Task
The required output is the exact run of lines below that opens at the line with "always_comb begin" and closes at the line with "valid_out <= '0;".

Start of Block

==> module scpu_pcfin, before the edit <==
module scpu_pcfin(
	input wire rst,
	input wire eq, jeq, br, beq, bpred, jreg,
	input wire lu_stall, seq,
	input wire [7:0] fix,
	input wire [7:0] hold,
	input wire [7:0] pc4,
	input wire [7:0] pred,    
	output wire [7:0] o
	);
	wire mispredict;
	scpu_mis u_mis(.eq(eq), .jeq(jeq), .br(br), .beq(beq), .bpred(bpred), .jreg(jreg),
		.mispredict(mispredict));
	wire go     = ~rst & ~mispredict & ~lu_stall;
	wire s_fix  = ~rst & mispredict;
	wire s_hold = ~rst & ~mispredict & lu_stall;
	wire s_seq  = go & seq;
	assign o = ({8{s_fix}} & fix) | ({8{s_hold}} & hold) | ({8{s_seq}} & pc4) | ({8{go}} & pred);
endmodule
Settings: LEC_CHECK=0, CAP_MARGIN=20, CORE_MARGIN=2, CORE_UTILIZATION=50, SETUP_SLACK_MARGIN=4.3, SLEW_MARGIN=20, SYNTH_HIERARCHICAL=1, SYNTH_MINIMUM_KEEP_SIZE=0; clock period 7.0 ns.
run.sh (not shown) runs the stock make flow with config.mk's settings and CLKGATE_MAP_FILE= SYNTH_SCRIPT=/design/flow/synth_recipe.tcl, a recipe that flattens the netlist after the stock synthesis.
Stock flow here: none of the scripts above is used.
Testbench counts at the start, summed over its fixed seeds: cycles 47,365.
From an optimization exercise on the open Yosys and OpenROAD flow, aimed at small area and a short achievable clock period; shortcuts taken in it are not production practice. Function was checked by simulation only, so behaviour that the tests miss may differ from the original. Power is estimated from default activity; no workload was simulated.

==> design.v <==
module processing_element #(
        parameter DATA_WIDTH = 8,
        parameter ACC_WIDTH = 32
)(
        input logic clk,
        input logic rst_n,
        input logic [DATA_WIDTH-1:0] data_in,
        input logic [DATA_WIDTH-1:0] weight_in,
        input logic [ACC_WIDTH-1:0] partial_sum_in,
        input logic valid_in,
        input logic accumulate_en,
        input logic clear_acc,
        input logic use_partial_sum,
        output logic [DATA_WIDTH-1:0] data_out,
        output logic [DATA_WIDTH-1:0] weight_out,
        output logic [ACC_WIDTH-1:0] partial_sum_out,
        output logic valid_out
);
        logic [ACC_WIDTH-1:0] accumulator;
        logic [DATA_WIDTH-1:0] data_reg;
        logic [DATA_WIDTH-1:0] weight_reg;
        logic [2*DATA_WIDTH-1:0] product;
        logic [ACC_WIDTH-1:0] sum;
        logic valid_reg;
        always_ff @(posedge clk or negedge rst_n) begin
                if (!rst_n) begin
                        product <= '0;
                        data_reg <= '0;
                        weight_reg <= '0;
                        valid_reg <= '0;
                end else begin
                        if (valid_in) begin
                                product <= data_in * weight_in;
                                data_reg <= data_in;
                                weight_reg <= weight_in;
                        end
                        valid_reg <= valid_in;
                end
        end
        always_ff @(posedge clk or negedge rst_n) begin
                if (!rst_n) begin
                        accumulator <= '0;
                end else if (clear_acc) begin
                        accumulator <= '0;
                end else if (valid_reg) begin
                        if (accumulate_en) begin
                                accumulator <= accumulator + ACC_WIDTH'(product);
                        end else begin
                                accumulator <= ACC_WIDTH'(product);
                        end
                end
        end
        always_comb begin
                if (use_partial_sum) begin
                        sum = partial_sum_in + accumulator;
                end else begin
                        sum = accumulator;
                end
        end
        always_ff @(posedge clk or negedge rst_n) begin
                if (!rst_n) begin
                        partial_sum_out <= '0;
                        data_out <= '0;
                        weight_out <= '0;
                        valid_out <= '0;
                end else begin
                        partial_sum_out <= sum;
                        data_out <= data_reg;
                        weight_out <= weight_reg;
                        valid_out <= valid_reg;
                end
        end
endmodule
==> run.sh <==
#!/bin/bash
# synth_recipe.tcl (not shown) runs the flow's synth.tcl, then flattens the netlist and writes it again
# the make line also repeats each setting of config.mk as NAME=value (left out here)
make -C /OpenROAD-flow-scripts/flow DESIGN_CONFIG=/design/flow/config.mk WORK_HOME=/design/flow/orfs CLKGATE_MAP_FILE= SYNTH_SCRIPT=/design/flow/synth_recipe.tcl finish
==> config.mk <==
export PLATFORM = sky130hd
export DESIGN_NAME = processing_element
export DESIGN_NICKNAME = processing_element
export VERILOG_FILES = /design/flow/design.v
export SDC_FILE = /design/flow/constraint.sdc
export NUM_CORES = 4
export LEC_CHECK = 0
export CAP_MARGIN = 20
export CORE_MARGIN = 2
export CORE_UTILIZATION = 40
export SLEW_MARGIN = 20
==> constraint.sdc <==
create_clock -name core_clock -period 5.5 [get_ports {clk}]
set_input_delay 1.1000 -clock core_clock [delete_from_list [all_inputs] [get_ports {clk}]]
set_output_delay 1.1000 -clock core_clock [all_outputs]
set_load 0.01 [all_outputs]
==> summary.md <==
| Metric | Value |
|---|---|
| Count of nets left with antenna violations after detail routing | 0 |
| Critical-path cell list | clkdlybuf4s50_1, and2_1, fa_1, fa_1, ha_1, inv_1, fa_1, inv_1, ha_1, nor2b_1, o21ai_1, a21boi_1, o21ai_1, a21oi_2, a41oi_1, nor2b_1, xnor2_1, mux2_2 |
| Deepest clock path buffer count | 2 |
| Share of the yosys chip area belonging to registers | 32.4% |
| LEAKAGE | 5.14 nW |
| Cell types with the largest area share after synthesis | sky130_fd_sc_hd__dfrtp_1 32%, sky130_fd_sc_hd__ha_1 12%, sky130_fd_sc_hd__fa_1 8.6%, sky130_fd_sc_hd__mux2_2 6.5%, sky130_fd_sc_hd__and2_1 3.7% |
| Max_slew headroom | 32.0% |
| Critical path data arrival time | 5.53 ns |
| Power Dens Cells | 361 nW/um^2 |
| Via count of the first global-routing pass | 6644 |
| Die W | 152 um |
| Routability Congestion | 0.850 |
| Async set-reset flop share out of synthesis | 100% |
| Utilization after layout | 50.6% |
| Number of different library cells in the post-synthesis netlist | 75 |
| Global-route usage over all layers | 17.5% |
| Status | timing/DRC/antenna clean |
| Number of detailed-route iterations in the first pass | 5 |
| Cell type with the highest aggregate area in the netlist | sky130_fd_sc_hd__dfrtp_1 |
| Antenna violations before repair | 0 |
| Count of input and output buffers | 102 |
| Maximum level of the CTS H-tree | 4 |
| Largest net degree at the start of global routing | 62 |
| Achievable frequency | 0.191 GHz |
| Share of Yosys cell area claimed by the top area cell type | 32.4% |
| Total number of vias | 6785 |
| Ratio of final minimum period to clock period | 95.1% |
| Most common cell after layout, fill and taps aside | sky130_fd_sc_hd__dfrtp_1 |
| Drt via density | 5.15 |
| Worst-margin pin slew | 1.02 ns |
| Nets | 1199 |
| Most used flip-flop cell after synthesis | sky130_fd_sc_hd__dfrtp_1 |
| Number of synthesized register bits | 114 |
| Critical path fanouts, max | 6 |
| Highest-count cells in the layout ignoring fill and taps | 114 x sky130_fd_sc_hd__dfrtp_1, 97 x sky130_fd_sc_hd__clkdlybuf4s50_1, 83 x sky130_fd_sc_hd__ha_1, 69 x sky130_fd_sc_hd__inv_1, 54 x sky130_fd_sc_hd__a21oi_1 |
| Residual DRC count | 0 |
| Slowest Stage Delay on Critical Path | 0.55 ns |
| Switching Fraction | 33.4% |
| CTS Sinks | 114 |
| Final-report hold violation count | 0 |
| Fraction of power consumed by the clock network | 29.6% |
| Maximum resistive drop on vdd | 231 uV |
| Initial core utilization | 40.5% |
| Routed WL per cell | 14.7 um |
| Most common cell on crit path | sky130_fd_sc_hd__fa_1 |
| Count of hold buffers inserted by post-cts repair | 0 |
| Area of the mapped netlist | 8810 sq um |
| Number of inserted diodes | 0 |
| Cell-internal power | 2.65 mW |
| Gate Count Post-Synth | 889 |
| Setup-violating endpoint count in the final report | 0 |
| Area enclosed by the die boundary | 23200 sq um |
| Post-synthesis area per instance | 9.91 sq um |
| Overall Power | 3.98 mW |
| Synthesized netlist net count | 1064 |
| Clk Latency, worst-skew pair | 0.42 ns |
| Number of DRC markers in iteration 0 | 307 |
| Postcts setup bufs | 0 |
| Shortest period the worst path allows | 5.23 ns |
| Yosys Warn Count | 1 |
| Worst Hold Class | register to register |
| Setup clock skew after layout | 0.00945 ns |
| Area growth from synthesis to layout | 24.9% |
| Total negative slack | 0 ns |
| Fraction of final layout cells with drive strength greater than 1 | 14.9% |
| Worst Path Class, Setup | input port to register |
| Count of flip-flops with a built-in enable after synthesis | 0 |
| Estimated wirelength of the detail-placed design | 14700 um |
| Top-Level Pins | 103 |
| Clock transition time at the flip-flop clock pins of the worst setup and hold paths | 0.05 ns |
| Slowest cell on the critical path | sky130_fd_sc_hd__fa_1 |
| CTS buffer count | 17 |
| Combinational share of power | 43.3% |
| First-pass GRT wire length | 33300 um |
| Global route total overflow | 0 |
| CP Capture Type | register |
| CORE AREA | 21800 sq um |
| WP data required | 5.80 ns |
| Crit start category | input port |
| Max-Cap Viols | 0 |
| Root cell of the clock tree | sky130_fd_sc_hd__clkbuf_16 |
| Core Rows | 54 |
| Floorplan die height | 152 um |
| Biggest registers after layout | accumulator: 32 flops, partial_sum_out: 32 flops, product: 16 flops |
| NetSw | 1.33 mW |
| TritonCTS clock tree | built |
| Aggregate routed wire length | 19400 um |
| Number of max-slew violations in the final report | 0 |
| Reg power frac | 27.1% |
==> metal layers <==
layer / vias to the layer above / GRT usage, % / wire (um)
met5: - / 0 / 0
met4: 0 / 4.50 / 165
met3: 10 / 3.67 / 859
met2: 126 / 27.6 / 8670
met1: 3236 / 24.8 / 9710
li1: 3413 / - / -
==> final cells by class <==
type | instances | area, sq um
Sequential cell | 114 | 2850
Inverter | 69 | 259
Timing Repair Buffer | 143 | 1340
Tap cell | 280 | 350
Fill cell | 2025 | 10700
Clock inverter | 10 | 156
Multi-Input combinational cell | 679 | 5590
Clock buffer | 22 | 464
==> metrics by stage <==
step | hold WS [ns] | cell area [sq um] | cells | worst slack [ns]
after floorplan | 0.350 | 8810 | 889 | 0.543
final | 0.368 | 11000 | 1317 | 0.269
after detailed placement | 0.361 | 10400 | 1285 | -0.309
after global placement | 0.354 | 10400 | 1285 | -0.219
after CTS | 0.374 | 11000 | 1317 | 0.127
after global routing | 0.378 | 11000 | 1317 | -0.0220
==> critical path: cells and delay by family <==
family	cells	cell delay, ns
xor+xnor	1	0.08
fa+ha+maj	5	2.09
compound gates	5	0.83
buf+inv	3	0.62
simple gates	3	0.56
mux	1	0.26
==> logic make-up (layout without fill, tap and decap cells) <==
group	Yosys count	count (layout)	synth area share (%)
flops	114	114	32.4
fa+ha+maj	121	121	20.4
mux	62	62	7.77
xor+xnor	46	46	4.57
compound gates	200	200	15.4
simple gates	250	250	15.1
buf+inv	96	244	4.33
==> synth_stat cells, types with 3 or more instances <==
cell type                  number
sky130_fd_sc_hd__a211oi_1      16
sky130_fd_sc_hd__a31oi_1        9
sky130_fd_sc_hd__fa_1          38
sky130_fd_sc_hd__or2_2          3
sky130_fd_sc_hd__buf_1          6
sky130_fd_sc_hd__mux2i_1       11
sky130_fd_sc_hd__inv_1         69
sky130_fd_sc_hd__o22ai_1        4
sky130_fd_sc_hd__nor2b_1        9
sky130_fd_sc_hd__and3_1         5
sky130_fd_sc_hd__a21o_1        15
sky130_fd_sc_hd__or4_1          6
sky130_fd_sc_hd__a311oi_1       3
sky130_fd_sc_hd__nand3b_1       5
sky130_fd_sc_hd__xor2_1        13
sky130_fd_sc_hd__o311a_1        3
sky130_fd_sc_hd__and3_2         3
sky130_fd_sc_hd__clkbuf_1      16
sky130_fd_sc_hd__o21ai_1        4
sky130_fd_sc_hd__nand2_1       53
sky130_fd_sc_hd__a21oi_1       55
sky130_fd_sc_hd__o21ai_0       35
sky130_fd_sc_hd__nand4_1       10
sky130_fd_sc_hd__o211ai_1      12
sky130_fd_sc_hd__nor3_1        13
sky130_fd_sc_hd__ha_1          83
sky130_fd_sc_hd__xnor2_1       33
sky130_fd_sc_hd__a21boi_0       3
sky130_fd_sc_hd__nand3_1       18
sky130_fd_sc_hd__o21a_1         7
sky130_fd_sc_hd__dfrtp_1      114
sky130_fd_sc_hd__mux2_2        51
sky130_fd_sc_hd__or3_1          5
sky130_fd_sc_hd__a211o_1        3
sky130_fd_sc_hd__nand2b_1       4
sky130_fd_sc_hd__nor2_1        47
sky130_fd_sc_hd__o21bai_1       7
sky130_fd_sc_hd__and2_1        52
==> timing repair <==
action	4_1_cts	5_1_grt
endpoints found under the hold margin	0	0
resized for setup	0	10
endpoints found under the setup margin	0	4
==> worst paths after layout <==
kind,startpoint,end,slack (ns),cells past startpoint
worst max-delay path,weight_in[4],product[13],0.27,18
worst min-delay path,weight_reg[0],weight_out[0],0.37,0
worst max register to register,accumulator[1],accumulator[30],2.55,11
max in group asynchronous,rst_n,accumulator[21],3.83,2
worst min register to register,weight_reg[0],weight_out[0],0.37,0
min in group asynchronous,rst_n,partial_sum_out[31],0.76,1
==> power groups by stage <==
stage	Combinational (mW)	Sequential, mW	Clock, mW
final	1.72	1.08	1.18
after global routing	1.94	1.10	1.25
after CTS	1.72	1.08	1.21
after detailed placement	1.71	1.09	0
after global placement	1.69	1.09	0
after floorplan	1.20	1.09	0

port drivers added, routing unchanged:
How much do the figures lean on ideal ports? The routed layout below was timed once more, with nothing changed but the port constraints.
Step 1 assumes that a clkbuf_16 drives the clock port and a buf_2 every other input.
Step 2 also shifts input and output timing later by t, the mid clock arrival at the registers, as if the neighbouring blocks saw the same clock.
Slacks: ideal / step 1 / step 2; pairs: ideal / step 1.
t, ns: 0.459
setup WS [ns]: 0.269 / 0.288 / -0.170
worst setup path at the end: input to register
pins driven straight from the clock port: 1
Met with ideal ports but missed after step 2: setup timing in this run. For this run, drivers alone change the setup slack by +0.019 ns; drivers and shift together by -0.439 ns.
This design comes from an exercise in tuning for small area on the open sky130 flow, not from production work. In this exercise RTL edits were held to simulation tests only and were not proved equivalent to the original. The flow treats the clock pin as an ideal source, which a real chip does not have. No activity file was given, so power comes from the tool's default toggle rates.

## Lab3_140L
module Lab3_140L (
    input  wire       rst,
    input  wire       clk,
    input  wire       bu_rx_data_rdy,
    input  wire [7:0] bu_rx_data,
    output wire       L3_tx_data_rdy,
    output wire [7:0] L3_tx_data,
    output wire [4:0] L3_led,
    output wire       oneSecPluse,
    output wire [6:0] L3_segment1,
    output wire [6:0] L3_segment2,
    output wire [6:0] L3_segment3,
    output wire [6:0] L3_segment4,
    output wire [3:0] di_Mtens,
    output wire [3:0] di_Mones,
    output wire [3:0] di_Stens,
    output wire [3:0] di_Sones,
    output wire [3:0] di_AMtens,
    output wire [3:0] di_AMones,
    output wire [3:0] di_AStens,
    output wire [3:0] di_ASones
);
    wire [7:0] b = bu_rx_data;
    wire b_cmd = (b == 8'h0d) | (b == 8'h40) |
                 ((b[7:6] == 2'b01) & (b[4] == 1'b0) &
                  ((b[3:0] == 4'h1) | (b[3:0] == 4'hc) | (b[3:0] == 4'he))) |    
                 ((b[7:6] == 2'b01) & (b[4] == 1'b1) & (b[3:0] == 4'h3));        
    wire b_dig = (b[7:4] == 4'h3) & ~(b[3] & (b[2] | b[1]));
    reg [3:0] nib;
    reg       is_cmd, is_dig;
    always @(posedge clk) begin
        nib    <= rst ? 4'd0 : b[3:0];
        is_cmd <= ~rst & bu_rx_data_rdy & b_cmd;
        is_dig <= ~rst & bu_rx_data_rdy & b_dig;
    end
    wire det_cr = is_cmd & (nib == 4'hd);
    wire det_S  = is_cmd & (nib == 4'h3);
    wire det_L  = is_cmd & (nib == 4'hc);
    wire det_A  = is_cmd & (nib == 4'h1);
    wire det_N  = is_cmd & (nib == 4'he);
    wire det_at = is_cmd & (nib == 4'h0);
    wire det_09 = is_dig;
    wire det_05 = is_dig & ~nib[3] & ~(nib[2] & nib[1]);
    reg [12:0] lf;
    reg        sec_clk, sec_clkD;
    wire       wrap = ((lf & 13'h1df9) == (13'h13e1 & 13'h1df9));
  ...
Size in the first run: ~440 cells after synthesis, about 86 I/O pins, about 3400 sq um of cells after synthesis.
Settings: LEC_CHECK=0, ABC_AREA=1, CAP_MARGIN=20, CORE_MARGIN=2, CORE_UTILIZATION=70, PLACE_DENSITY=0.8, SLEW_MARGIN=20; clock period 10.0 ns.
standard.sh (not shown) runs the stock make flow with config.mk's settings and CLKGATE_MAP_FILE= SYNTH_SCRIPT=/design/flow/synth_recipe.tcl, a recipe that flattens the netlist after the stock synthesis.
==> flow/flow/run.sh <==
#!/bin/bash
# Own layout flow:
#  1. the standard synthesis (standard.sh synth), unchanged;
#  2. the combinational logic between the registers mapped again with a few area-oriented ABC
#     scripts; registers, their cells and names are kept as the standard synthesis made them.
#     Each result must be proven equivalent to the standard netlist (Yosys equiv_*); the
#     smallest proven one replaces it, else the standard netlist is kept;
#  3. the standard layout steps (standard.sh finish) with buf_1 port buffers and, before CTS,
#     a small clock buffer tree of our own (flow/clock.tcl).
# Each tool writes its full output to a log file of its own in this folder.
set -uo pipefail
W=$(pwd)
R=$W/orfs/results/$FLOW_PLATFORM/Lab3_140L/base
LIB=$FLOW_HOME/platforms/$FLOW_PLATFORM/lib/sky130_fd_sc_hd__tt_025C_1v80.lib
YOSYS=$(command -v yosys || echo $FLOW_HOME/../tools/install/yosys/bin/yosys)
source flow/knobs.sh

bash standard.sh synth > synth.log 2>&1 || exit 1

DU=$(sed -n '/DONT_USE_CELLS/,/^#/p' $FLOW_HOME/platforms/$FLOW_PLATFORM/config.mk | grep -o "sky130_fd_sc_hd__[a-z0-9_]*" | sed 's/^/-dont_use /' | tr '\n' ' ')
cp $R/1_2_yosys.v $W/std_synth.v
nseq() { grep -cE '^ *sky130_fd_sc_hd__[a-z]*(df|dl)' "$1"; }

remap() {  # remap TAG "ABC script"
  local t=$1
  echo "$2" > $W/reabc_$t.abc
  cat > $W/reabc_$t.ys <<EOY
read_liberty -ignore_miss_func -overwrite $LIB
read_verilog $W/std_synth.v
hierarchy -top $FLOW_TOP
setattr -mod -set keep_hierarchy 1 sky130_fd_sc_hd__*df* sky130_fd_sc_hd__*dl*
flatten
delete t:\\\$scopeinfo
rename -hide w:*.* w:_*
opt -full
abc -liberty $LIB $DU -script $W/reabc_$t.abc
opt_clean -purge
read_liberty -lib -overwrite $LIB
hilomap -hicell sky130_fd_sc_hd__conb_1 HI -locell sky130_fd_sc_hd__conb_1 LO
insbuf -buf sky130_fd_sc_hd__buf_1 A X
opt_clean -purge
check -assert -mapped $FLOW_TOP
tee -o $W/reabc_$t.area stat -liberty $LIB $FLOW_TOP
write_verilog -noattr -noexpr -nohex -nodec -selected $W/reabc_$t.v
EOY
  cat > $W/equiv_$t.ys <<EOY
read_liberty -ignore_miss_func -overwrite $LIB
read_verilog $W/std_synth.v
rename $FLOW_TOP gold
read_verilog $W/reabc_$t.v
rename $FLOW_TOP gate
flatten gold gate
delete t:\\\$scopeinfo
opt_clean
equiv_make gold gate eq
hierarchy -top eq
equiv_simple
equiv_induct
equiv_status -assert
EOY
  if $YOSYS -l $W/reabc_$t.log -q $W/reabc_$t.ys > /dev/null 2>&1 && \
     $YOSYS -l $W/equiv_$t.log -q $W/equiv_$t.ys > /dev/null 2>&1 && \
     [ "$(nseq $W/reabc_$t.v)" = "$(nseq $W/std_synth.v)" ]; then
    grep 'Chip area' $W/reabc_$t.area | awk '{print $NF}' > $W/reabc_$t.ok
  fi
}

i=0
for s in "${ABC_SCRIPTS[@]}"; do
  remap $i "$s" &
  i=$((i + 1))
done
wait

best=""; best_area=""
for f in $W/reabc_*.ok; do
  [ -f "$f" ] || continue
  a=$(cat $f)
  if [ -z "$best" ] || awk -v a=$a -v b=$best_area 'BEGIN{exit !(a < b)}'; then
    best=${f%.ok}; best_area=$a
  fi
done
if [ -n "$best" ]; then
  echo "re-mapped netlist used: $(basename $best).v, area $best_area" > $W/reabc.status
  cp $best.v $R/1_2_yosys.v
  rm -f $R/1_synth.odb $R/1_synth.sdc
else
  echo "re-mapping failed: standard netlist kept" > $W/reabc.status
fi

bash standard.sh "${EXTRA[@]}" "PRE_CTS_TCL=$W/flow/clock.tcl" finish > layout.log 2>&1
Other scripts of this flow, unchanged in this note and not shown: flow/flow/clock.tcl, flow/flow/knobs.sh
The starting point ran to the end with no violations.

End of Block

Your solution
        always_comb begin
                if (use_partial_sum) begin
                        sum = partial_sum_in + accumulator;
                end else begin
                        sum = accumulator;
                end
        end
        always_ff @(posedge clk or negedge rst_n) begin
                if (!rst_n) begin
                        partial_sum_out <= '0;
                        data_out <= '0;
                        weight_out <= '0;
                        valid_out <= '0;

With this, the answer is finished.